Turn On, Tune In, Flippaut

The crowd numbers were less than half the organizers expected, but Claudio Trotta’s Barley Arts Promotion intends to continue developing Flippaut as a two-day, Milan-based festival focused mainly on dance music.

“We were disappointed but not deterred,” said company press officer Elena Pantera after the July 21-22 event pulled 6,000 per day to the city’s Idropark.

Having started in 2003 and run for a couple of years as a co-promotion with Corrado and Sandro Rizzotto from the Pordenone-based Indipendente, who dropped out to concentrate on their own Indipendente Days Festival, Trotta ran the 2005 event from the same Parco Nord in Bologna and then moved this year’s bash to his native Milan.

Earlier this summer season, Andrea Pieroni of Live had moved his Gods of Metal Festival on exactly the same route – from Bologna Nord to Milan Idro – and both confess to doing lower crowds. But both still said the move was worthwhile.

Live and Barley Arts both believe the World Cup, and the national hysteria over Italy winning it, meant fewer people were interested in live music. In Flippaut’s case, the 70,000 people who went to see Robbie Williams just down the road at Milan San Siro must have swallowed up a huge slice of the concertgoing market.

Pantera said the poor attendance, less than half enough to fill the local Forum arena, was still outweighed by the reaction from the sponsors and the reviews in the Italian media.

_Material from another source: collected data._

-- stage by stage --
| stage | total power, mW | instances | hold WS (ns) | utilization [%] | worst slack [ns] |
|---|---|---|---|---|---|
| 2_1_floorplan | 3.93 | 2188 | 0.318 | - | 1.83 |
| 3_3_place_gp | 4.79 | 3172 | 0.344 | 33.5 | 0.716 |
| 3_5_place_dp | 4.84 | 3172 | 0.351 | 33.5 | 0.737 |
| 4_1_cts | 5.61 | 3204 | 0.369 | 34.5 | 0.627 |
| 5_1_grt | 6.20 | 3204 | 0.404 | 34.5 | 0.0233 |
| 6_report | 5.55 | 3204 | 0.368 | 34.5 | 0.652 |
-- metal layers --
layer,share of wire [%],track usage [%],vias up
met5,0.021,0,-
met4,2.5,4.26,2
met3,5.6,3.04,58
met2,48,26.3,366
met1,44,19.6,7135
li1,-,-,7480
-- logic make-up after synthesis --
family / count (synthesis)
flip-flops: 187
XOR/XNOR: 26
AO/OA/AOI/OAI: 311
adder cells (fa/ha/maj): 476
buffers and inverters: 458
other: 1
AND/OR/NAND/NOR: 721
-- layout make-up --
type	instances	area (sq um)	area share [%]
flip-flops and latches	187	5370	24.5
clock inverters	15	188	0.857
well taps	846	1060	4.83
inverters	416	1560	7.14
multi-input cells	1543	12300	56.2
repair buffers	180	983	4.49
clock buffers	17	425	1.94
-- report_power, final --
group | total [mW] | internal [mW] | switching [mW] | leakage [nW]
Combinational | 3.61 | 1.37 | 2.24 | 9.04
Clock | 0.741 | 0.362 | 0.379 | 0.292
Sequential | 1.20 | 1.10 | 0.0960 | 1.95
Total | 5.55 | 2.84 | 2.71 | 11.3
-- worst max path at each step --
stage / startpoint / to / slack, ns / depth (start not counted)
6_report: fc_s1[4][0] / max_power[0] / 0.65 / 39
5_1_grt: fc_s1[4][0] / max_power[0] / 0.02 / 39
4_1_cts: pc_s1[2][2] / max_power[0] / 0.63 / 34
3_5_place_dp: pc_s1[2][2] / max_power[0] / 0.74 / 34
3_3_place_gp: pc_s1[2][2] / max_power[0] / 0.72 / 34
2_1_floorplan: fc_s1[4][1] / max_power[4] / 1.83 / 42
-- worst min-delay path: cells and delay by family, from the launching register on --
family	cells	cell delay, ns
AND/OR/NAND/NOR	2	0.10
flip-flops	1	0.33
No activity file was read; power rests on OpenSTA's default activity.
--- config.mk ---
export PLATFORM = sky130hd
export DESIGN_NAME = lfu_min_heap_eviction_queue_flat
export DESIGN_NICKNAME = d
export VERILOG_FILES = /design/src/sv/lfu_pkg.sv /design/src/sv/lfu_in_if.sv /design/src/sv/lfu_out_if.sv /design/src/sv/lfu_min_heap_eviction_queue.sv /design/src/sv/lfu_ram.sv /design/src/flat_wrapper.sv
export SDC_FILE = /design/constraint.sdc
export NUM_CORES = 2
export LEC_CHECK = 0
export BUFFER_PORTS_ARGS = -buffer_cell sky130_fd_sc_hd__buf_2
export CAP_MARGIN = 15
export CORE_MARGIN = 5
export CORE_UTILIZATION = 41
export DETAILED_ROUTE_END_ITERATION = 10
export HOLD_SLACK_MARGIN = 0.12
export PLACE_DENSITY_LB_ADDON = 0.25
export RECOVER_POWER = 100
export SYNTH_ARGS = -nofsm -noshare
export SYNTH_HDL_FRONTEND = slang
export SYNTH_SLANG_ARGS = --single-unit
--- constraint.sdc ---
create_clock -name clk -period 6.8 [get_ports clk]
set_clock_uncertainty 0.15 [all_clocks]
set_input_delay 2.04 -clock clk [delete_from_list [all_inputs] [get_ports clk]]
set_output_delay 2.04 -clock clk [all_outputs]
set_load 0.1 [all_outputs]
--- src/sv/lfu_pkg.sv ---
package lfu_pkg;

	localparam int MODE_W   = 2;
	localparam int HANDLE_W = 6;
	localparam int FCOUNT_W = 16;
	localparam int STATUS_W = 3;
	localparam int OCC_W    = 7;

	typedef enum logic [MODE_W-1:0] {
		MODE_INSERT = 2'd0,
		MODE_TOUCH  = 2'd1,
		MODE_EVICT  = 2'd2
	} lfu_mode_t;

	typedef enum logic [STATUS_W-1:0] {
		ST_OK     = 3'd0,
		ST_FULL   = 3'd1,
		ST_EMPTY  = 3'd2,
		ST_ABSENT = 3'd3,
		ST_DUP    = 3'd4
	} lfu_status_t;

	typedef enum logic [3:0] {
		S_IDLE,
		S_EV_ROOT,
		S_TS_WAIT,
		S_LD_CUR,
		S_UP_CHK,
		S_UP_CMP,
		S_DN_CHK,
		S_DN_L,
		S_DN_R,
		S_DN_CMP,
		S_PLACE,
		S_DONE
	} lfu_state_t;

endpackage

--- src/sv/lfu_in_if.sv ---
interface lfu_in_if import lfu_pkg::*; ();
	logic                valid;
	logic                ready;
	logic [MODE_W-1:0]   mode;
	logic [HANDLE_W-1:0] handle;
	logic [FCOUNT_W-1:0] start_count;

	modport source (output valid, output mode, output handle, output start_count, input ready);
	modport sink (input valid, input mode, input handle, input start_count, output ready);
endinterface

--- src/sv/lfu_out_if.sv ---
interface lfu_out_if import lfu_pkg::*; ();
	logic                valid;
	logic                ready;
	logic [STATUS_W-1:0] status;
	logic [HANDLE_W-1:0] evicted_handle;
	logic [FCOUNT_W-1:0] evicted_count;
	logic [OCC_W-1:0]    occupancy;

	modport source (output valid, output status, output evicted_handle,
		output evicted_count, output occupancy, input ready);
	modport sink (input valid, input status, input evicted_handle,
		input evicted_count, input occupancy, output ready);
endinterface

--- src/sv/lfu_min_heap_eviction_queue.sv ---
// LFU eviction queue kept as a binary min-heap of (handle, access count).
// Request channel req carries mode, handle and start_count; every accepted
// word yields exactly one word on the response channel rsp with status,
// evicted_handle, evicted_count and occupancy.
// Insert sifts the new entry up, touch bumps a count (saturating) and sifts
// it down, evict reports the root and sifts the last entry down from the top.
// One request is worked at a time; req.ready is high only while idle.
// A rejected or unused request goes straight to the response; an evict that
// empties the heap reports the root with no sift. Insert climbs level by
// level, and touch and evict descend level by level, until the entry is
// placed; req.ready returns as rsp.valid rises. The heap memory sets the
// pace: one registered read per cycle, so each level needs the parent or
// both children read in turn before the move is written back.
// The response sits in an output register; while rsp.ready is low the block
// may take the next request and finish its work, then waits with its
// result until the register frees.
// Reset (arst_n low) empties the heap: the present flags and the size clear
// at once, there is no memory clearing pass, and requests are taken in the
// first cycle after reset.
module lfu_min_heap_eviction_queue import lfu_pkg::*; #(
	parameter int HEAP_DEPTH  = 64,
	parameter int NUM_HANDLES = 64,
	parameter int COUNT_WIDTH = 16
) (
	input  logic       clk,
	input  logic       arst_n,
	lfu_in_if.sink     req,
	lfu_out_if.source  rsp
);

	localparam int PRES_N = (NUM_HANDLES < 2**HANDLE_W) ? NUM_HANDLES : 2**HANDLE_W;
	localparam int HIX_W  = $clog2(PRES_N);
	localparam int SL_W   = $clog2(HEAP_DEPTH);
	localparam int SZ_W   = $clog2(HEAP_DEPTH + 1);
	localparam int CH_W   = SL_W + 2;

	typedef struct packed {
		logic [HIX_W-1:0]       h;
		logic [COUNT_WIDTH-1:0] c;
	} ent_t;

	lfu_state_t state_q, state_d;

	logic [SZ_W-1:0]   size_q;
	logic [PRES_N-1:0] present_q;
	logic [MODE_W-1:0] mode_q;
	logic [SL_W-1:0]   i_q;
	logic [SL_W-1:0]   ch_slot_q;
	ent_t              cur_q, ch_q, ev_q;
	lfu_status_t       status_q;

	logic                rsp_valid_q;
	logic [STATUS_W-1:0] rsp_status_q;
	logic [HANDLE_W-1:0] rsp_ev_h_q;
	logic [FCOUNT_W-1:0] rsp_ev_c_q;
	logic [OCC_W-1:0]    rsp_occ_q;

	logic              acc, acc_go, rsp_load;
	lfu_status_t       acc_status;
	logic [HIX_W-1:0]  hidx;
	logic              h_ok, full;
	logic [CH_W-1:0]   lc, rc, size_x;
	logic              lc_in, rc_in;
	logic [SL_W-1:0]   parent;

	logic              h_we, s_we;
	logic [SL_W-1:0]   h_waddr, h_raddr, s_wdata;
	ent_t              h_wdata, hrd;
	logic [HIX_W-1:0]  s_waddr, s_raddr;
	logic [SL_W-1:0]   sl_rd;

	logic [COUNT_WIDTH-1:0] cmp_a, cmp_b;
	logic                   cmp_le;
	logic [COUNT_WIDTH-1:0] cnt_inc;

	lfu_ram #(.WIDTH(HIX_W + COUNT_WIDTH), .DEPTH(HEAP_DEPTH)) u_heap_ram (
		.clk   (clk),
		.we    (h_we),
		.waddr (h_waddr),
		.wdata (h_wdata),
		.raddr (h_raddr),
		.rdata (hrd)
	);

	lfu_ram #(.WIDTH(SL_W), .DEPTH(PRES_N)) u_slot_ram (
		.clk   (clk),
		.we    (s_we),
		.waddr (s_waddr),
		.wdata (s_wdata),
		.raddr (s_raddr),
		.rdata (sl_rd)
	);

	assign acc      = req.valid && req.ready;
	assign hidx     = req.handle[HIX_W-1:0];
	assign h_ok     = int'(req.handle) < NUM_HANDLES;
	assign full     = size_q >= SZ_W'(HEAP_DEPTH);
	assign lc       = {1'b0, i_q, 1'b1};
	assign rc       = lc + CH_W'(1);
	assign size_x   = CH_W'(size_q);
	assign lc_in    = lc < size_x;
	assign rc_in    = rc < size_x;
	assign parent   = (i_q - SL_W'(1)) >> 1;
	assign cmp_le   = cmp_a <= cmp_b;
	assign cnt_inc  = (hrd.c == '1) ? hrd.c : hrd.c + COUNT_WIDTH'(1);
	assign rsp_load = (state_q == S_DONE) && (!rsp_valid_q || rsp.ready);

	always_comb begin
		acc_go     = 1'b0;
		acc_status = ST_OK;
		case (req.mode)
			MODE_INSERT: begin
				if (full) begin
					acc_status = ST_FULL;
				end else if (!h_ok) begin
					acc_status = ST_ABSENT;
				end else if (present_q[hidx]) begin
					acc_status = ST_DUP;
				end else begin
					acc_go = 1'b1;
				end
			end
			MODE_TOUCH: begin
				if (!h_ok || !present_q[hidx]) begin
					acc_status = ST_ABSENT;
				end else begin
					acc_go = 1'b1;
				end
			end
			MODE_EVICT: begin
				if (size_q == '0) begin
					acc_status = ST_EMPTY;
				end else begin
					acc_go = 1'b1;
				end
			end
			default: begin
				acc_go = 1'b0;
			end
		endcase
	end

	always_comb begin
		state_d = state_q;
		case (state_q)
			S_IDLE: begin
				if (acc) begin
					if (!acc_go) begin
						state_d = S_DONE;
					end else if (req.mode == MODE_INSERT) begin
						state_d = S_UP_CHK;
					end else if (req.mode == MODE_TOUCH) begin
						state_d = S_TS_WAIT;
					end else begin
						state_d = S_EV_ROOT;
					end
				end
			end
			S_EV_ROOT: state_d = (size_q == '0) ? S_DONE : S_LD_CUR;
			S_TS_WAIT: state_d = S_LD_CUR;
			S_LD_CUR:  state_d = S_DN_CHK;
			S_UP_CHK:  state_d = (i_q == '0) ? S_PLACE : S_UP_CMP;
			S_UP_CMP:  state_d = cmp_le ? S_UP_CHK : S_PLACE;
			S_DN_CHK:  state_d = lc_in ? S_DN_L : S_PLACE;
			S_DN_L:    state_d = rc_in ? S_DN_R : S_DN_CMP;
			S_DN_R:    state_d = S_DN_CMP;
			S_DN_CMP:  state_d = cmp_le ? S_PLACE : S_DN_CHK;
			S_PLACE:   state_d = S_DONE;
			S_DONE: begin
				if (rsp_load) begin
					state_d = S_IDLE;
				end
			end
			default: state_d = S_IDLE;
		endcase
	end

	always_comb begin
		req.ready = (state_q == S_IDLE);
		h_we      = 1'b0;
		h_waddr   = i_q;
		h_wdata   = cur_q;
		h_raddr   = '0;
		s_we      = 1'b0;
		s_waddr   = cur_q.h;
		s_wdata   = i_q;
		s_raddr   = hidx;
		cmp_a     = cur_q.c;
		cmp_b     = ch_q.c;
		case (state_q)
			S_EV_ROOT: h_raddr = SL_W'(size_q);
			S_TS_WAIT: h_raddr = sl_rd;
			S_UP_CHK:  h_raddr = parent;
			S_UP_CMP: begin
				cmp_b   = hrd.c;
				h_we    = cmp_le;
				h_wdata = hrd;
				s_we    = cmp_le;
				s_waddr = hrd.h;
			end
			S_DN_CHK:  h_raddr = lc[SL_W-1:0];
			S_DN_L:    h_raddr = rc[SL_W-1:0];
			S_DN_R: begin
				cmp_a = hrd.c;
			end
			S_DN_CMP: begin
				h_we    = !cmp_le;
				h_wdata = ch_q;
				s_we    = !cmp_le;
				s_waddr = ch_q.h;
			end
			S_PLACE: begin
				h_we = 1'b1;
				s_we = 1'b1;
			end
			default: begin
				h_raddr = '0;
			end
		endcase
	end

	always_ff @(posedge clk or negedge arst_n) begin
		if (!arst_n) begin
			state_q     <= S_IDLE;
			size_q      <= '0;
			present_q   <= '0;
			rsp_valid_q <= 1'b0;
		end else begin
			state_q <= state_d;
			if (acc && acc_go && req.mode == MODE_INSERT) begin
				size_q          <= size_q + SZ_W'(1);
				present_q[hidx] <= 1'b1;
			end else if (acc && acc_go && req.mode == MODE_EVICT) begin
				size_q <= size_q - SZ_W'(1);
			end
			if (state_q == S_EV_ROOT) begin
				present_q[hrd.h] <= 1'b0;
			end
			if (rsp_load) begin
				rsp_valid_q <= 1'b1;
			end else if (rsp.ready) begin
				rsp_valid_q <= 1'b0;
			end
		end
	end

	always_ff @(posedge clk) begin
		case (state_q)
			S_IDLE: begin
				if (acc) begin
					mode_q   <= req.mode;
					status_q <= acc_status;
					ev_q     <= '0;
					cur_q    <= '{h: hidx, c: COUNT_WIDTH'(req.start_count)};
					i_q      <= SL_W'(size_q);
				end
			end
			S_EV_ROOT: begin
				ev_q <= hrd;
				i_q  <= '0;
			end
			S_TS_WAIT: i_q <= sl_rd;
			S_LD_CUR: begin
				cur_q.h <= hrd.h;
				cur_q.c <= (mode_q == MODE_TOUCH) ? cnt_inc : hrd.c;
			end
			S_UP_CMP: begin
				if (cmp_le) begin
					i_q <= parent;
				end
			end
			S_DN_L: begin
				ch_q      <= hrd;
				ch_slot_q <= lc[SL_W-1:0];
			end
			S_DN_R: begin
				if (cmp_le) begin
					ch_q      <= hrd;
					ch_slot_q <= rc[SL_W-1:0];
				end
			end
			S_DN_CMP: begin
				if (!cmp_le) begin
					i_q <= ch_slot_q;
				end
			end
			default: begin
				mode_q <= mode_q;
			end
		endcase
		if (rsp_load) begin
			rsp_status_q <= status_q;
			rsp_ev_h_q   <= HANDLE_W'(ev_q.h);
			rsp_ev_c_q   <= FCOUNT_W'(ev_q.c);
			rsp_occ_q    <= OCC_W'(size_q);
		end
	end

	assign rsp.valid          = rsp_valid_q;
	assign rsp.status         = rsp_status_q;
	assign rsp.evicted_handle = rsp_ev_h_q;
	assign rsp.evicted_count  = rsp_ev_c_q;
	assign rsp.occupancy      = rsp_occ_q;

`ifndef SYNTHESIS
	a_size_bound: assert property (@(posedge clk) disable iff (!arst_n)
		int'(size_q) <= HEAP_DEPTH)
		else $error("heap size above depth");

	a_present_count: assert property (@(posedge clk) disable iff (!arst_n)
		state_q != S_EV_ROOT |-> $countones(present_q) == int'(size_q))
		else $error("present flags disagree with heap size");

	a_rsp_from_done: assert property (@(posedge clk) disable iff (!arst_n)
		$rose(rsp_valid_q) |-> $past(state_q) == S_DONE)
		else $error("response raised outside done state");

	a_busy_not_ready: assert property (@(posedge clk) disable iff (!arst_n)
		acc && acc_go |=> !req.ready)
		else $error("request taken while heap work pending");
`endif

endmodule
==> config.mk <==
export PLATFORM = sky130hd
export DESIGN_NAME = timer_delay_jitter_monitor_core_flat
export DESIGN_NICKNAME = d
export VERILOG_FILES = /design/src/rtl/core/tdjm_pkg.sv /design/src/rtl/core/tdjm_if.sv /design/src/rtl/core/tdjm_div.sv /design/src/rtl/core/tdjm_datapath.sv /design/src/rtl/core/tdjm_ctrl.sv /design/src/rtl/core/timer_delay_jitter_monitor_core.sv /design/src/flat_wrapper.sv
export SDC_FILE = /design/constraint.sdc
export NUM_CORES = 2
export LEC_CHECK = 0
export BUFFER_PORTS_ARGS = -buffer_cell sky130_fd_sc_hd__buf_2
export CAP_MARGIN = 15
export CORE_MARGIN = 8
export CORE_UTILIZATION = 55
export CTS_BUF_LIST = sky130_fd_sc_hd__clkbuf_4 sky130_fd_sc_hd__clkbuf_8 sky130_fd_sc_hd__clkbuf_16
export DETAILED_ROUTE_END_ITERATION = 12
export HOLD_SLACK_MARGIN = 0.12
export PLACE_DENSITY = 0.72
export SLEW_MARGIN = 20
export SYNTH_ARGS = -nofsm -noshare
export SYNTH_HDL_FRONTEND = slang
export SYNTH_SLANG_ARGS = --single-unit
==> constraint.sdc <==
create_clock -name clk -period 22.3 [get_ports clk]
set_clock_uncertainty 0.15 [all_clocks]
set_input_delay 2.23 -clock clk [delete_from_list [all_inputs] [get_ports clk]]
set_output_delay 2.23 -clock clk [all_outputs]
set_load 0.02 [all_outputs]
==> src/rtl/core/tdjm_pkg.sv <==
// ----------------------------------------------------------------------------
// tdjm_pkg
// Shared constants, types and command/status structs of the timer delay and
// jitter monitor.
// ----------------------------------------------------------------------------
package tdjm_pkg;

    // Tick counter width and the shared divider's divisor width
    localparam int COUNT_BITS = 32;
    localparam int DIV_W      = (COUNT_BITS > 32) ? COUNT_BITS : 32;

    // Divider: one quotient bit per step over a 64-bit dividend
    localparam int DIV_STEPS  = 64;
    localparam int DIV_CNT_W  = $clog2(DIV_STEPS);

    // Field and register widths
    localparam int TS_W       = 64;
    localparam int FREQ_W     = 32;
    localparam int INTV_W     = 20;
    localparam int OUT_W      = 31;
    localparam int DELAY_W    = 32;
    localparam int SUM_W      = 64;
    localparam int US_W       = 20;
    localparam int PART_W     = 32 + US_W;
    localparam int PROD_W     = TS_W + US_W;

    // Constants
    localparam logic [US_W-1:0]    US_PER_SEC     = US_W'(1000000);
    localparam logic [FREQ_W-1:0]  FREQ_RESET     = FREQ_W'(10000000);
    localparam logic [INTV_W-1:0]  INTERVAL_RESET = INTV_W'(1000);
    localparam logic [OUT_W-1:0]   OUT31_MAX      = '1;
    localparam logic [DELAY_W-1:0] DELAY_MAX      = 32'h7FFF_FFFF;

    // Event request codes
    localparam logic REQ_START = 1'b0;
    localparam logic REQ_TICK  = 1'b1;

    // Configuration port
    localparam int CFG_IDX_W  = 1;
    localparam int CFG_DATA_W = 32;
    localparam logic [CFG_IDX_W-1:0] CFG_FREQ     = 1'b0;
    localparam logic [CFG_IDX_W-1:0] CFG_INTERVAL = 1'b1;

    // Which quotient the shared divider is producing
    typedef enum logic [1:0] {
        SEL_US   = 2'b00,
        SEL_MEAN = 2'b01,
        SEL_JIT  = 2'b10
    } div_sel_t;

    // Controller to datapath commands
    typedef struct packed {
        logic     accept;
        logic     mul_lo;
        logic     mul_hi;
        logic     sum;
        logic     div_start;
        div_sel_t div_sel;
        logic     delay;
        logic     acc;
        logic     out_load;
    } dp_cmd_t;

    // Datapath to controller status
    typedef struct packed {
        logic div_done;
    } dp_stat_t;

endpackage

==> src/rtl/core/tdjm_if.sv <==
// ----------------------------------------------------------------------------
// tdjm_if
// Valid/ready channels of the monitor: timer events in, statistics out.
// ----------------------------------------------------------------------------
interface tdjm_evt_if;
    import tdjm_pkg::*;

    logic              valid;
    logic              ready;
    logic              req_type;
    logic [TS_W-1:0]   timestamp;

    modport source (output valid, output req_type, output timestamp, input ready);
    modport sink   (input valid, input req_type, input timestamp, output ready);
endinterface
### src/hdl/b64le_pkg.sv
// Shared types, constants and the character mapping for the base64 line encoder.
`timescale 1ns / 1ps

package b64le_pkg;

    localparam int unsigned MAX_CHARS       = 5;
    localparam int unsigned CHAR_W          = 8;
    localparam int unsigned CNT_W           = 3;
    localparam int unsigned QUEUE_DEPTH_DEF = 2;

    localparam logic [7:0] LINE_LIMIT_RST = 8'd72;
    localparam logic [7:0] LF_CHAR        = 8'h0A;
    localparam logic [7:0] PAD_CHAR       = 8'h3D;

    // One queued job: the characters caused by a single input byte.
    typedef struct packed {
        logic [MAX_CHARS-1:0][CHAR_W-1:0] chars;
        logic [CNT_W-1:0]                 num;
        logic                             last;
    } job_t;

    localparam int unsigned JOB_W = $bits(job_t);

    typedef struct packed {
        logic push;
        logic pop;
    } q_ctrl_t;

    typedef struct packed {
        logic full;
        logic empty;
    } q_stat_t;

    function automatic logic [7:0] b64_char(input logic [5:0] six);
        logic [7:0] s8;
        s8 = {2'b00, six};
        if (six < 6'd26)
        begin
            return s8 + 8'd65;
        end
        else if (six < 6'd52)
        begin
            return s8 + 8'd71;
        end
        else if (six < 6'd62)
        begin
            return s8 - 8'd4;
        end
        else if (six == 6'd62)
        begin
            return 8'h2B;
        end
        else
        begin
            return 8'h2F;
        end
    endfunction

endpackage

### src/hdl/b64le_front.sv
// Front end: takes input bytes, keeps group and line state, and builds character jobs.
`timescale 1ns / 1ps

module b64le_front
    import b64le_pkg::*;
(
    input  logic       clk,
    input  logic       rst_n,
    input  logic       in_valid,
    output logic       in_ready,
    input  logic [7:0] in_byte,
    input  logic       last_byte,
    input  logic       cfg_valid,
    input  logic [7:0] cfg_data,
    input  q_stat_t    q_stat,
    output q_ctrl_t    q_push,
    output job_t       job
);

    logic [1:0] phase_reg, phase_next;
    logic [3:0] carry_reg, carry_next;
    logic [7:0] count_reg, count_next;
    logic [7:0] limit_reg;

    logic                             take;
    logic                             group_done;
    logic [8:0]                       cnt9;
    logic                             lf_mid;
    logic [7:0]                       cnt_base;
    logic [1:0]                       ph_after;
    logic [3:0]                       cr_after;
    logic [MAX_CHARS-1:0][CHAR_W-1:0] ch;
    logic [CNT_W-1:0]                 k;

    assign in_ready    = !q_stat.full;
    assign take        = in_valid && in_ready;
    assign q_push.push = take;
    assign q_push.pop  = 1'b0;

    always_comb
    begin
        ch         = '0;
        k          = '0;
        group_done = 1'b0;
        ph_after   = 2'd1;
        cr_after   = {2'b00, in_byte[1:0]};
        case (phase_reg)
            2'd1:
            begin
                ch[k]    = b64_char({carry_reg[1:0], in_byte[7:4]});
                k        = k + 3'd1;
                ph_after = 2'd2;
                cr_after = in_byte[3:0];
            end
            2'd2:
            begin
                ch[k]      = b64_char({carry_reg, in_byte[7:6]});
                k          = k + 3'd1;
                ch[k]      = b64_char(in_byte[5:0]);
                k          = k + 3'd1;
                ph_after   = 2'd0;
                cr_after   = 4'd0;
                group_done = 1'b1;
            end
            default:
            begin
                ch[k] = b64_char(in_byte[7:2]);
                k     = k + 3'd1;
            end
        endcase

        // Stored count never exceeds 252, so nine bits hold count plus four.
        cnt9   = {1'b0, count_reg} + 9'd4;
        lf_mid = group_done && (cnt9 >= {1'b0, limit_reg});
        if (lf_mid)
        begin
            ch[k] = LF_CHAR;
            k     = k + 3'd1;
        end
        cnt_base = group_done ? (lf_mid ? 8'd0 : cnt9[7:0]) : count_reg;

        if (last_byte)
        begin
            if (ph_after == 2'd1)
            begin
                ch[k] = b64_char({cr_after[1:0], 4'b0000});
                k     = k + 3'd1;
                ch[k] = PAD_CHAR;
                k     = k + 3'd1;
                ch[k] = PAD_CHAR;
                k     = k + 3'd1;
            end
            else if (ph_after == 2'd2)
            begin
                ch[k] = b64_char({cr_after, 2'b00});
                k     = k + 3'd1;
                ch[k] = PAD_CHAR;
                k     = k + 3'd1;
            end
            // A padded tail always leaves the line non-empty.
            if ((cnt_base != 8'd0) || (ph_after != 2'd0))
            begin
                ch[k] = LF_CHAR;
                k     = k + 3'd1;
            end
        end

        job.chars = ch;
        job.num   = k;
        job.last  = last_byte;
    end

    always_comb
    begin
        if (last_byte)
        begin
            phase_next = 2'd0;
            carry_next = 4'd0;
            count_next = 8'd0;
        end
        else
        begin
            phase_next = ph_after;
            carry_next = cr_after;
            count_next = cnt_base;
        end
    end

    always_ff @(posedge clk or negedge rst_n)
    begin
        if (!rst_n)
        begin
            phase_reg <= 2'd0;
            carry_reg <= 4'd0;
            count_reg <= 8'd0;
            limit_reg <= LINE_LIMIT_RST;
        end
        else
        begin
            if (take)
            begin
                phase_reg <= phase_next;
                carry_reg <= carry_next;
                count_reg <= count_next;
            end
            if (cfg_valid)
            begin
                limit_reg <= cfg_data;
            end
        end
    end

endmodule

Levi’s, Heineken brewers, the Smart car company, Microsoft’s XBox games station and Durex are all reportedly keen to continue support. Major influential papers including Republica and Il Giorno came with gushing reviews.

Although the crowd was reported to have loved the hybrid mix of live funk and DJ sets from known international artists, which looks to have been sprinkled with a couple of headliners that could play most any outdoor in Europe, Pantera said the general atmosphere – despite the low numbers – made Flippaut worth at least another shot.

Among those having a good time despite the odds were Massive Attack, Gotan Project, George Clinton & Parliament Funkadelic, Paul Weller, Tom Verlaine, The Robocop Kraus and Nouvelle Vague.

The main DJ sets came from Fatboy Slim, Happy Mondays, Peter Hook from New Order, Portishead, and top local talent including Boosta from Subsonica and Alessio Bertallot.